Silver Impregnated Dressings to Reduce Wound Complications in Obese Patients at Cesarean Section

February 15, 2017 updated by: Mark Chames, MD, University of Michigan
Obese patients undergoing cesarean section are at high risk for wound complications, which occur in approximately 20% of patients. This is a randomized controlled trial designed to determine whether the risk for wound-related complications can be reduced by covering the incision with a silver-impregnated dressing in the postoperative period.

Study Overview

Status

Terminated

Conditions

Intervention / Treatment

Detailed Description

This study's purpose was to evaluate the effect of a FDA approved silver-impregnated dressing on cesarean wound complications in obese women.

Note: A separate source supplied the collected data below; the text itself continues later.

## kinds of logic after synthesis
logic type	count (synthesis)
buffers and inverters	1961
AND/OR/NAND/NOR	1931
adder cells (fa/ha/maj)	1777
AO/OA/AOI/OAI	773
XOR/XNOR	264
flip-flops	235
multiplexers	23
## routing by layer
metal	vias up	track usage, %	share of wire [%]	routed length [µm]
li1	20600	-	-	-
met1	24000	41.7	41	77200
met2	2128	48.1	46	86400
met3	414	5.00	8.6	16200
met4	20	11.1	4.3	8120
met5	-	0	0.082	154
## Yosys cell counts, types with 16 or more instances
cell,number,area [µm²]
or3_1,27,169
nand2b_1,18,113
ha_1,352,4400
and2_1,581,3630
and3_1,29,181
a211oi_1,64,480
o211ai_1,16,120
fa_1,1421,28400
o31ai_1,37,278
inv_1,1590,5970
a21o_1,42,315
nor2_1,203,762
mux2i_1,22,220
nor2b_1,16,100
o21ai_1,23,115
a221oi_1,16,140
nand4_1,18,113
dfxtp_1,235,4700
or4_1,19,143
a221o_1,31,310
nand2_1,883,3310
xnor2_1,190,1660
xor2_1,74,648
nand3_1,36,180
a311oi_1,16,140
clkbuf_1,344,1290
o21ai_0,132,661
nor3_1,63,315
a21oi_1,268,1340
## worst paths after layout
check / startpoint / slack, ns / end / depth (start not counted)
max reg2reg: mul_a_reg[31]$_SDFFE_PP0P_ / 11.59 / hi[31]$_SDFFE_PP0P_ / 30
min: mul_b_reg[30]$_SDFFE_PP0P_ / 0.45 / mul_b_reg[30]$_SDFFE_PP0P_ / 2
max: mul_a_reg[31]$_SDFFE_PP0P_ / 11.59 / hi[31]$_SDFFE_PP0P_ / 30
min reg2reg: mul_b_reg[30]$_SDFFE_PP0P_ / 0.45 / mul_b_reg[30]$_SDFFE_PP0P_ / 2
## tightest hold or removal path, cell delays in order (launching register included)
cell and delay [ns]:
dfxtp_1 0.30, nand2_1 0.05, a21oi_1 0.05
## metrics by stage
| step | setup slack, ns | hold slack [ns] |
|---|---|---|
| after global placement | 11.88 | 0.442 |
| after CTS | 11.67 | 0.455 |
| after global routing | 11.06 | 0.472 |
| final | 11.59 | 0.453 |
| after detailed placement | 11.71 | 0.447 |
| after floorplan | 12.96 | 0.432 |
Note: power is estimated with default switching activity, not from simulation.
--- src/rtl/qcpu_spi_arbiter.sv ---
// rtl/qcpu_spi_arbiter.sv - round-robin sharing of one qcpu_spi byte engine between two requesters
module qcpu_spi_arbiter
  import qcpu_spi_pkg::*;
#(
  parameter int SETUP_CYC = DEF_SETUP_CYC,
  parameter int GUARD_CYC = DEF_GUARD_CYC
) (
  input  logic       clk,
  input  logic       rst,
  input  logic       req0,
  input  logic       req1,
  input  logic       xfer0,
  input  logic       xfer1,
  input  logic [7:0] wdata0,
  input  logic [7:0] wdata1,
  input  logic [7:0] div0,
  input  logic [7:0] div1,
  output logic       gnt0,
  output logic       gnt1,
  output logic       done,
  output logic [7:0] rdata,
  output logic       cs0_n,
  output logic       cs1_n,
  output logic       spi_start,
  output logic [7:0] spi_din,
  output logic [7:0] spi_divisor,
  input  logic       spi_busy,
  input  logic [7:0] spi_dout
);

  localparam logic [3:0] SETUP_LOAD = 4'(SETUP_CYC - 1);
  localparam logic [3:0] GUARD_LOAD = 4'(GUARD_CYC - 1);

  logic [2:0] state_q, state_d;
  logic       owner_q, owner_d;
  logic       last_q, last_d;
  logic [3:0] cnt_q, cnt_d;
  logic       gnt0_q, gnt0_d;
  logic       gnt1_q, gnt1_d;
  logic       cs0_n_q, cs0_n_d;
  logic       cs1_n_q, cs1_n_d;
  logic       done_q, done_d;
  logic [7:0] rdata_q, rdata_d;
  logic       start_q, start_d;
  logic [7:0] din_q, din_d;

  logic       req_own;
  logic       xfer_own;
  logic [7:0] wdata_own;

  // Owner-side view of the request interface
  always_comb begin
    req_own   = owner_q ? req1 : req0;
    xfer_own  = owner_q ? xfer1 : xfer0;
    wdata_own = owner_q ? wdata1 : wdata0;
  end

  // Arbitration FSM: grant, CS setup, byte handshake with the engine, CS guard
  always_comb begin
    state_d = state_q;
    owner_d = owner_q;
    last_d  = last_q;
    cnt_d   = cnt_q;
    gnt0_d  = gnt0_q;
    gnt1_d  = gnt1_q;
    cs0_n_d = cs0_n_q;
    cs1_n_d = cs1_n_q;
    done_d  = 1'b0;
    rdata_d = rdata_q;
    start_d = 1'b0;
    din_d   = din_q;
    case (state_q)
      ST_IDLE: begin
        if (req0 || req1) begin
          // On a tie the port not served last wins
          if (req0 && req1) owner_d = ~last_q;
          else              owner_d = req1;
          gnt0_d  = ~owner_d;
          gnt1_d  = owner_d;
          cs0_n_d = owner_d;
          cs1_n_d = ~owner_d;
          cnt_d   = SETUP_LOAD;
          state_d = ST_SETUP;
        end
      end
      ST_SETUP: begin
        if (cnt_q == 4'd0) state_d = ST_READY;
        else               cnt_d   = cnt_q - 4'd1;
      end
      ST_READY: begin
        // Release takes priority over a byte strobe in the same cycle
        if (!req_own) begin
          gnt0_d  = 1'b0;
          gnt1_d  = 1'b0;
          cs0_n_d = 1'b1;
          cs1_n_d = 1'b1;
          cnt_d   = GUARD_LOAD;
          state_d = ST_GUARD;
        end else if (xfer_own) begin
          din_d   = wdata_own;
          start_d = 1'b1;
          state_d = ST_WAIT_HI;
        end
      end
      ST_WAIT_HI: begin
        if (spi_busy) state_d = ST_WAIT_LO;
      end
      ST_WAIT_LO: begin
        if (!spi_busy) begin
          rdata_d = spi_dout;
          done_d  = 1'b1;
          state_d = ST_READY;
        end
      end
      ST_GUARD: begin
        if (cnt_q == 4'd0) begin
          last_d  = owner_q;
          state_d = ST_IDLE;
        end else begin
          cnt_d = cnt_q - 4'd1;
        end
      end
      default: state_d = ST_IDLE;
    endcase
  end

  // State and output registers with synchronous reset
  always_ff @(posedge clk) begin
    if (rst) begin
      state_q <= ST_IDLE;
      owner_q <= 1'b0;
      last_q  <= 1'b1;
      cnt_q   <= 4'd0;
      gnt0_q  <= 1'b0;
      gnt1_q  <= 1'b0;
      cs0_n_q <= 1'b1;
      cs1_n_q <= 1'b1;
      done_q  <= 1'b0;
      rdata_q <= 8'd0;
      start_q <= 1'b0;
      din_q   <= 8'd0;
    end else begin
      state_q <= state_d;
      owner_q <= owner_d;
      last_q  <= last_d;
      cnt_q   <= cnt_d;
      gnt0_q  <= gnt0_d;
      gnt1_q  <= gnt1_d;
      cs0_n_q <= cs0_n_d;
      cs1_n_q <= cs1_n_d;
      done_q  <= done_d;
      rdata_q <= rdata_d;
      start_q <= start_d;
      din_q   <= din_d;
    end
  end

  // Divisor follows the owner, which only changes when a grant is issued from IDLE
  always_comb begin
    spi_divisor = owner_q ? div1 : div0;
  end

  assign gnt0      = gnt0_q;
  assign gnt1      = gnt1_q;
  assign cs0_n     = cs0_n_q;
  assign cs1_n     = cs1_n_q;
  assign done      = done_q;
  assign rdata     = rdata_q;
  assign spi_start = start_q;
  assign spi_din   = din_q;

endmodule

It was initiated and 37 women were randomized, but because of logistical barriers, we were unable to gather outcome data either by the intended survey or by chart review. When it became clear that we would be unable to complete the study, recruitment was terminated and further attempts at data gathering were stopped. While a small number of photographs were taken as intended, they were lost due to a technological failure prior to any analysis. Therefore no outcome data could be analyzed. Nonetheless, as patients of the University of Michigan Health System, all research subjects received health care treatment appropriate to their medical condition and circumstances.

Study Type

Interventional

Enrollment (Actual)

37

Phase

  • Phase 4

Contacts and Locations

This section provides the contact details for those conducting the study, and information on where this study is being conducted.

Study Locations

  • United States
    • Michigan
      • Ann Arbor, Michigan, United States, 48109
        • University of Michigan Von Voigtlander Womens' Hospital

Participation Criteria

Researchers look for people who fit a certain description, called eligibility criteria. Some examples of these criteria are a person's general health condition or prior treatments.

Eligibility Criteria

Ages Eligible for Study

18 years and older (ADULT, OLDER_ADULT)

Accepts Healthy Volunteers

Yes

Genders Eligible for Study

Female

Description

Inclusion Criteria:

  • Undergoing cesarean section (with or without concurrent tubal ligation)
  • Body mass index (based on most recent weight) >=30

Exclusion Criteria:

  • Known allergy to silver
  • Less than 18 years of age
  • Preoperative evidence of current abdominal wall infection
  • Contraindication to closure of the skin at time of surgery
  • Plan to perform procedures in addition to cesarean section (with or without tubal ligation)
  • Patients with previously placed abdominal wall mesh at site of planned surgery
  • Inability to participate in medical decision making
  • Inability to follow up with the Michigan Visiting Nurses or are unable to return to the University of Michigan Medical Center for staple removal

Study Plan

This section provides details of the study plan, including how the study is designed and what the study is measuring.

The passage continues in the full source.